Regardless of what you’re experiencing or how ‘fresh’ you feel down there, researchers have found no medical reason for women to douche.
In fact, this practice can upset the delicate balance of bacteria that keeps your vagina healthy.
Your body does a great job of maintaining balance, and the vagina cleans itself to keep your pH levels ideal.
Washing out your vagina doesn’t get rid of odor (odor that is typically normal and healthy for women), and can increase your risk of vagina dryness, irritation, and infection.
So what should you do instead?
Leave your vagina alone. Let your vagina do its job of self-cleaning. You can use gentle cleansers on the vulva (outer parts). But put down those deodorants, perfumes, and sprays. And definitely do not wash the inside of your vagina.
It also helps to wear breathable cotton underwear and ditch the panties all together as often as you can (like when you sleep).

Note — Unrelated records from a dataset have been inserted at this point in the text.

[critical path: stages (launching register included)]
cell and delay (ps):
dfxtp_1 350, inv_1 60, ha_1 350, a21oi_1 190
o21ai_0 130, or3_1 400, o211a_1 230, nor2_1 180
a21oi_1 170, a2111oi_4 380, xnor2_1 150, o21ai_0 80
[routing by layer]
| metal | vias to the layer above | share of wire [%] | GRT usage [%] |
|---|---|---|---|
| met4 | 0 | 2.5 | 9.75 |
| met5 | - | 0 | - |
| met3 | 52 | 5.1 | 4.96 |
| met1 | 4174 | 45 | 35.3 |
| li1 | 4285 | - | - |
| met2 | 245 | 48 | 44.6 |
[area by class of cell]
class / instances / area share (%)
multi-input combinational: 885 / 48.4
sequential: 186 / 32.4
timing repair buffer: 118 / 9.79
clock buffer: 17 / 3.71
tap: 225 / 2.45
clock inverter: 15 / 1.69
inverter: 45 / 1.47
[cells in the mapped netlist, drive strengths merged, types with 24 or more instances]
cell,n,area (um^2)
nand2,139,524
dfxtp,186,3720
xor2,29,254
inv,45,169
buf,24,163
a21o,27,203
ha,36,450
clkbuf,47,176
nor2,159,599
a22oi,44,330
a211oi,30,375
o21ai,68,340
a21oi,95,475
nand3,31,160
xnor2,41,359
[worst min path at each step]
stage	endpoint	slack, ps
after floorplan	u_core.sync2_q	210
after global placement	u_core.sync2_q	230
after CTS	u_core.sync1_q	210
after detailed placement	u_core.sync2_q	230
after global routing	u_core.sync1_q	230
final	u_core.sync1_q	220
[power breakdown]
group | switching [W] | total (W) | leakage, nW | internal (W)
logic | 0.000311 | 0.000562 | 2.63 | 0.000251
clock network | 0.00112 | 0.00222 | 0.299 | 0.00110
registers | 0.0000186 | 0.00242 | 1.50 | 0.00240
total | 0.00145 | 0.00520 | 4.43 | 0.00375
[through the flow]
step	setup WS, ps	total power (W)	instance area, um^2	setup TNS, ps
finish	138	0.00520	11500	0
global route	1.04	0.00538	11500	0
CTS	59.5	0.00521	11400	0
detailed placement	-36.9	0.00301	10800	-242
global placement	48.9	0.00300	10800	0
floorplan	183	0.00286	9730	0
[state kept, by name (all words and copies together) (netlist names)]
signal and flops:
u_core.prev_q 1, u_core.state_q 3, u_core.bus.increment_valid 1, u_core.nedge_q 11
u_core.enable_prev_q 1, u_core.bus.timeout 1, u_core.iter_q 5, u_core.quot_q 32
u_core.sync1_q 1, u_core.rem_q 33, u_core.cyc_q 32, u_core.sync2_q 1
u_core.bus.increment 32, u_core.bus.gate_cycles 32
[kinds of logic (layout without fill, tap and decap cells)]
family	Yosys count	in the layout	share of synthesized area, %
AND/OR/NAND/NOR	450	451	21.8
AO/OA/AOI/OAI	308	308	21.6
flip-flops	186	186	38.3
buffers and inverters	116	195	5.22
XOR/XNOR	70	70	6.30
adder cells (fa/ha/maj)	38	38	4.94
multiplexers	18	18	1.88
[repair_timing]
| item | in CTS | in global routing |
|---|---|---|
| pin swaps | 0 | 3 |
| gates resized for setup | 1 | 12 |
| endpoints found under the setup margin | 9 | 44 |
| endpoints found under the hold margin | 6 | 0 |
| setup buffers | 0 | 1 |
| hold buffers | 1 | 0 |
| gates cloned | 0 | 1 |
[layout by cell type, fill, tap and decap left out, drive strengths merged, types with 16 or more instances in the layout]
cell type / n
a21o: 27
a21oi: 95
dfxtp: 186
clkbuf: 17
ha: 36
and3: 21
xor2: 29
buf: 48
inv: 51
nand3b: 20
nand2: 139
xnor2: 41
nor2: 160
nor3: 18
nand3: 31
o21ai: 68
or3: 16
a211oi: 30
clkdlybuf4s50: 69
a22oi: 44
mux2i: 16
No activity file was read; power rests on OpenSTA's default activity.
$ cat config.mk
export PLATFORM = sky130hd
export DESIGN_NAME = fa12_share_ctrl
export DESIGN_NICKNAME = d
export VERILOG_FILES = /design/src/rtl/fa12_share_pkg.sv /design/src/rtl/fa12_share_ctrl_fa12.sv /design/src/rtl/fa12_share_ctrl_rr_arbiter.sv /design/src/rtl/fa12_share_ctrl.sv
export SDC_FILE = /design/constraint.sdc
export NUM_CORES = 1
export LEC_CHECK = 0
export CAP_MARGIN = 20
export CORE_AREA = 10 10 119 121
export DETAILED_ROUTE_END_ITERATION = 10
export DIE_AREA = 0 0 129 131
export HOLD_SLACK_MARGIN = 0.12
export PLACE_DENSITY = 0.75
export SLEW_MARGIN = 20
export SYNTH_ARGS = -nofsm -noshare
export SYNTH_HDL_FRONTEND = slang
export SYNTH_SLANG_ARGS = --single-unit
$ cat constraint.sdc
create_clock -name clk -period 6.3 [get_ports clk]
set_clock_uncertainty 0.1 [all_clocks]
set_input_delay 0.63 -clock clk [delete_from_list [all_inputs] [get_ports clk]]
set_output_delay 0.63 -clock clk [all_outputs]
set_load 0.01 [all_outputs]
$ cat src/rtl/fa12_share_pkg.sv
// Shared definitions for the FA12 sharing controller: FSM encodings and
// width helpers used by the top level and the round-robin arbiter.
package fa12_share_pkg;

   localparam int FA_W = 12;

   localparam logic [1:0] ST_IDLE = 2'd0;
   localparam logic [1:0] ST_CALC = 2'd1;
   localparam logic [1:0] ST_RESP = 2'd2;

   // Requester-index width; never narrower than one bit so N_REQ=1-like
   // corner cases still produce a legal vector.
   function automatic int id_w(input int n);
      int w;
      w = $clog2(n);
      return (w < 1) ? 1 : w;
   endfunction

endpackage

$ cat src/rtl/fa12_share_ctrl_fa12.sv
// Plain ripple-carry adder; the carry-out lands in the MSB of the sum.
module fa12 #(
   parameter int W = 12
) (
   input  logic [W-1:0] a_i,
   input  logic [W-1:0] b_i,
   output logic [W:0]   sum_o
);

   logic [W:0] c;

   assign c[0] = 1'b0;

   for (genvar i = 0; i < W; i++) begin : g_fa
      assign sum_o[i] = a_i[i] ^ b_i[i] ^ c[i];
      assign c[i+1]   = (a_i[i] & b_i[i]) | (c[i] & (a_i[i] ^ b_i[i]));
   end

   assign sum_o[W] = c[W];

endmodule

$ cat src/rtl/fa12_share_ctrl_rr_arbiter.sv
// Round-robin picker: first requester at or after ptr_i (wrapping), one-hot
// grant plus binary index. Nothing is granted while en_i is low.
module rr_arbiter
   import fa12_share_pkg::*;
#(
   parameter int N_REQ = 4,
   parameter int ID_W  = id_w(N_REQ)
) (
   input  logic [N_REQ-1:0] req_i,
   input  logic [ID_W-1:0]  ptr_i,
   input  logic             en_i,
   output logic [N_REQ-1:0] gnt_o,
   output logic [ID_W-1:0]  idx_o,
   output logic             vld_o
);

   logic [ID_W:0] j_c;

   // Walk from the farthest slot back to ptr_i so the nearest hit wins.
   always_comb begin
      gnt_o = '0;
      idx_o = '0;
      vld_o = 1'b0;
      j_c   = '0;
      if (en_i) begin
         for (int k = N_REQ - 1; k >= 0; k--) begin
            j_c = {1'b0, ptr_i} + (ID_W+1)'(k);
            if (j_c >= (ID_W+1)'(N_REQ)) begin
               j_c = j_c - (ID_W+1)'(N_REQ);
            end
            if (req_i[j_c[ID_W-1:0]]) begin
               gnt_o                   = '0;
               gnt_o[j_c[ID_W-1:0]]    = 1'b1;
               idx_o                   = j_c[ID_W-1:0];
               vld_o                   = 1'b1;
            end
         end
      end
   end

endmodule

$ cat src/rtl/fa12_share_ctrl.sv
// Shares one FA12 adder among N_REQ requesters: round-robin grant, registered
// operands, registered tagged sum, valid/ready on both sides.
module fa12_share_ctrl
   import fa12_share_pkg::*;
#(
   parameter int N_REQ = 4,
   parameter int W     = FA_W,
   parameter int CNT_W = 16,
   localparam int ID_W = id_w(N_REQ)
) (
   input  logic               clk,
   input  logic               rst_n,
   input  logic [N_REQ-1:0]   req_valid,
   output logic [N_REQ-1:0]   req_ready,
   input  logic [N_REQ*W-1:0] req_a,
   input  logic [N_REQ*W-1:0] req_b,
   output logic               rsp_valid,
   input  logic               rsp_ready,
   output logic [W:0]         rsp_sum,
   output logic [ID_W-1:0]    rsp_id,
   output logic               busy,
   output logic [CNT_W-1:0]   ops_done
);

   logic [1:0]       state_q, state_d;
   logic [ID_W-1:0]  ptr_q,   ptr_d;
   logic [W-1:0]     a_q,     a_d;
   logic [W-1:0]     b_q,     b_d;
   logic [ID_W-1:0]  gid_q,   gid_d;
   logic [W:0]       sum_q,   sum_d;
   logic [ID_W-1:0]  id_q,    id_d;
   logic             vld_q,   vld_d;
   logic [CNT_W-1:0] ops_q,   ops_d;

   logic             arb_en;
   logic [N_REQ-1:0] gnt;
   logic [ID_W-1:0]  gnt_idx;
   logic             gnt_vld;
   logic [W-1:0]     a_sel, b_sel;
   logic [W:0]       fa_sum;

   // Gating with rst_n keeps req_ready low while reset is held.
   assign arb_en = rst_n & ((state_q == ST_IDLE) |
                            ((state_q == ST_RESP) & rsp_ready));

   rr_arbiter #(
      .N_REQ (N_REQ),
      .ID_W  (ID_W)
   ) u_arb (
      .req_i (req_valid),
      .ptr_i (ptr_q),
      .en_i  (arb_en),
      .gnt_o (gnt),
      .idx_o (gnt_idx),
      .vld_o (gnt_vld)
   );

   always_comb begin
      a_sel = '0;
      b_sel = '0;
      for (int i = 0; i < N_REQ; i++) begin
         if (gnt[i]) begin
            a_sel = req_a[i*W +: W];
            b_sel = req_b[i*W +: W];
         end
      end
   end

   // The adder only ever sees the operand registers.
   fa12 #(.W(W)) u_fa12 (
      .a_i   (a_q),
      .b_i   (b_q),
      .sum_o (fa_sum)
   );

   always_comb begin
      state_d = state_q;
      ptr_d   = ptr_q;
      a_d     = a_q;
      b_d     = b_q;
      gid_d   = gid_q;
      sum_d   = sum_q;
      id_d    = id_q;
      vld_d   = vld_q;
      ops_d   = ops_q;
      case (state_q)
         ST_IDLE: begin
            if (gnt_vld) state_d = ST_CALC;
         end
         ST_CALC: begin
            sum_d   = fa_sum;
            id_d    = gid_q;
            vld_d   = 1'b1;
            state_d = ST_RESP;
         end
         ST_RESP: begin
            if (rsp_ready) begin
               vld_d   = 1'b0;
               ops_d   = ops_q + CNT_W'(1);
               state_d = gnt_vld ? ST_CALC : ST_IDLE;
            end
         end
         default: state_d = ST_IDLE;
      endcase
      if (gnt_vld) begin
         a_d   = a_sel;
         b_d   = b_sel;
         gid_d = gnt_idx;
         ptr_d = (gnt_idx == ID_W'(N_REQ - 1)) ? '0 : gnt_idx + ID_W'(1);
      end
   end

   always_ff @(posedge clk or negedge rst_n) begin
      if (!rst_n) begin
         state_q <= ST_IDLE;
         ptr_q   <= '0;
         a_q     <= '0;
         b_q     <= '0;
         gid_q   <= '0;
         sum_q   <= '0;
         id_q    <= '0;
         vld_q   <= 1'b0;
         ops_q   <= '0;
      end else begin
         state_q <= state_d;
         ptr_q   <= ptr_d;
         a_q     <= a_d;
         b_q     <= b_d;
         gid_q   <= gid_d;
         sum_q   <= sum_d;
         id_q    <= id_d;
         vld_q   <= vld_d;
         ops_q   <= ops_d;
      end
   end

   assign req_ready = gnt;
   assign rsp_valid = vld_q;
   assign rsp_sum   = sum_q;
   assign rsp_id    = id_q;
   assign busy      = (state_q != ST_IDLE);
   assign ops_done  = ops_q;

endmodule

## Yosys cells after proc, flatten, opt, wreduce, memory -nomap -nowiden

Cells that the tools add are included.

| storage, ports and cells | value |
|---|---|
| flip-flop bits (word level) | 62 |
| bits in latches | 0 |
| memory bits (writable) | 0 |
| bits in read-only memories | 0 |
| input port bits | 103 |
| output and inout bits | 37 |
| logic and storage cells | 159 |
| memories kept | 0 |

| cells by class | value |
|---|---|
| $add $sub $neg | 9 |
| $mul | 0 |
| divide/modulo/power cells | 0 |
| order comparisons | 12 |
| equal/unequal tests | 5 |
| shift operators | 0 |
| multiplexer cells | 54 |
| bitwise logic cells | 60 |
| reductions and logical operators | 10 |

Operators with widths:

| cell | count |
|---|---|
| $mux W12 | 8 |
| $mux W2 | 16 |
| $and A1 B1 Y1 | 25 |
| $xor A1 B1 Y1 | 23 |
| $mux W4 | 5 |
| $add A16 B1 Y16 const B | 1 |
| $mux W1 | 15 |
| $lt A2 B3 Y1 const B | 4 |
| $or A1 B1 Y1 | 12 |
| $ge A3 B3 Y1 const B | 3 |
| $bmux W1 S2 | 4 |
| $demux W1 S2 | 4 |
| $ge A2 B1 Y1 const B | 4 |
| $sub A2 B1 Y2 const B | 4 |
| $add A2 B2 Y3 const B | 2 |
| $pmux W2 S3 | 1 |
| $reduce_and A2 Y1 | 3 |
| $eq A2 B2 Y1 const B | 2 |
| $logic_and A1 B1 Y1 | 4 |
| $ne A2 B2 Y1 const B | 2 |
| $reduce_bool A2 Y1 | 2 |
| $add A2 B1 Y3 const B | 1 |
| $ge A2 B3 Y1 const B | 1 |
| $add A2 B1 Y2 const B | 1 |
| 3 further kinds | 3 |

## Depth between registers and ports, before layout

Gate-level depths: netlist of the first run.

| logic depth | value |
|---|---|
| depth after elaboration | 23 |
| depth in mapped cells | 16 |
| gate-level depth less buffers | 16 |

## By module

A second synthesis of the first run with hierarchy kept.

| unflattened totals | value |
|---|---|
| cell total of the unflattened synthesis | 394 |
| area, all modules | 3,945.0 µm² |

By module, submodules not included:

| module | instances | cells an instance | area an instance (µm²) | sequential area each (µm²) |
|---|---|---|---|---|
| fa12_share_ctrl | 1 | 307 | 3,138.0 | 1,551.5 |
| rr_arbiter | 1 | 65 | 536.8 | 0.0 |
| fa12 | 1 | 22 | 270.3 | 0.0 |

## Worst setup path after synthesis of the first run

OpenSTA, ideal clock, no wires.

| path | value |
|---|---|
| path type | reg2reg |
| start point | reg a_q[0] |
| end point | reg sum_q[11], in the netlist rsp_sum[11] |
| setup time | 0.083 ns |
| data arrival time | 4.762 ns |
| required time | 6.117 ns |
| slack | 1.355 ns |
| stages on the path, launching flop included | 17 |
| buffers on the path | 0 |
| period minus slack after synthesis | 4.945 ns |
| cells stage by stage | dfrtp_1 ha_1 inv_1 fa_1 inv_1 fa_1 fa_1 fa_1 fa_1 fa_1 fa_1 fa_1 fa_1 fa_1 inv_1 fa_1 o21ai_0 |

| on the way | value |
|---|---|
| cells in the longest elaborated chain, start to end | 22 |

Ends and longest elaborated chain:

| item | line | text |
|---|---|---|
| from (decl) | fa12_share_ctrl.sv:27 | `logic [W-1:0] a_q, a_d;` |
| from (signal assigned) | fa12_share_ctrl.sv:117 | `a_q <= '0;` |
| from (signal assigned) | fa12_share_ctrl.sv:127 | `a_q <= a_d;` |
| $and A1 B1 Y1 (2 in a row) | fa12_share_ctrl_fa12.sv:16 | `assign c[i+1] = (a_i[i] & b_i[i]) \| (c[i] & (a_i[i] ^ b_i[i]));` |
| $or A1 B1 Y1 | fa12_share_ctrl_fa12.sv:16 |  |
| $and A1 B1 Y1 | fa12_share_ctrl_fa12.sv:16 |  |
| $or A1 B1 Y1 | fa12_share_ctrl_fa12.sv:16 |  |
| $and A1 B1 Y1 | fa12_share_ctrl_fa12.sv:16 |  |
| $or A1 B1 Y1 | fa12_share_ctrl_fa12.sv:16 |  |
| $and A1 B1 Y1 | fa12_share_ctrl_fa12.sv:16 |  |
| $or A1 B1 Y1 | fa12_share_ctrl_fa12.sv:16 |  |
| [5 not listed] | -- |  |
| $or A1 B1 Y1 | fa12_share_ctrl_fa12.sv:16 |  |
| $and A1 B1 Y1 | fa12_share_ctrl_fa12.sv:16 |  |
| $or A1 B1 Y1 | fa12_share_ctrl_fa12.sv:16 |  |
| $and A1 B1 Y1 | fa12_share_ctrl_fa12.sv:16 |  |
| $or A1 B1 Y1 | fa12_share_ctrl_fa12.sv:16 |  |
| $and A1 B1 Y1 | fa12_share_ctrl_fa12.sv:16 |  |
| $or A1 B1 Y1 | fa12_share_ctrl_fa12.sv:16 |  |
| $xor A1 B1 Y1 | fa12_share_ctrl_fa12.sv:15 | `assign sum_o[i] = a_i[i] ^ b_i[i] ^ c[i];` |
| to (signal assigned) | fa12_share_ctrl.sv:130 | `sum_q <= sum_d;` |
| to (decl) | fa12_share_ctrl.sv:30 | `logic [W:0] sum_q, sum_d;` |

Every way passes these cells.
A chain may end at the register's enable or synchronous reset.

## Final worst setup path of the first run

Ends and elaborated chain as after synthesis.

Try a pH cleanser designed specifically for the health of your vagina. Many soaps and body washes can offset your natural bacteria levels and irritate the delicate skin of the vagina and vulva due to their high pH. Use products with clean ingredients that are pH-balanced such as HER Intimate Care.
Take care of your immune health. Like the rest of your body, your vaginal health is heavily dependent on your lifestyle. When you eat well, get plenty of rest, exercise, spend quality time with people you love, and take care of your mental wellbeing… it helps to support balanced vaginal health.
It’s also important to avoid certain habits like smoking, heavy drinking, excess caffeine, sugar, and fatty foods.
Remember that vaginas have a natural odor. They aren’t meant to smell like flowers.
However, there are certain times when you may need to seek support from your healthcare provider. If you notice a strong vaginal odor, any changes in vaginal discharge, irritation, or other signs of vaginal discomfort, talk with your healthcare provider.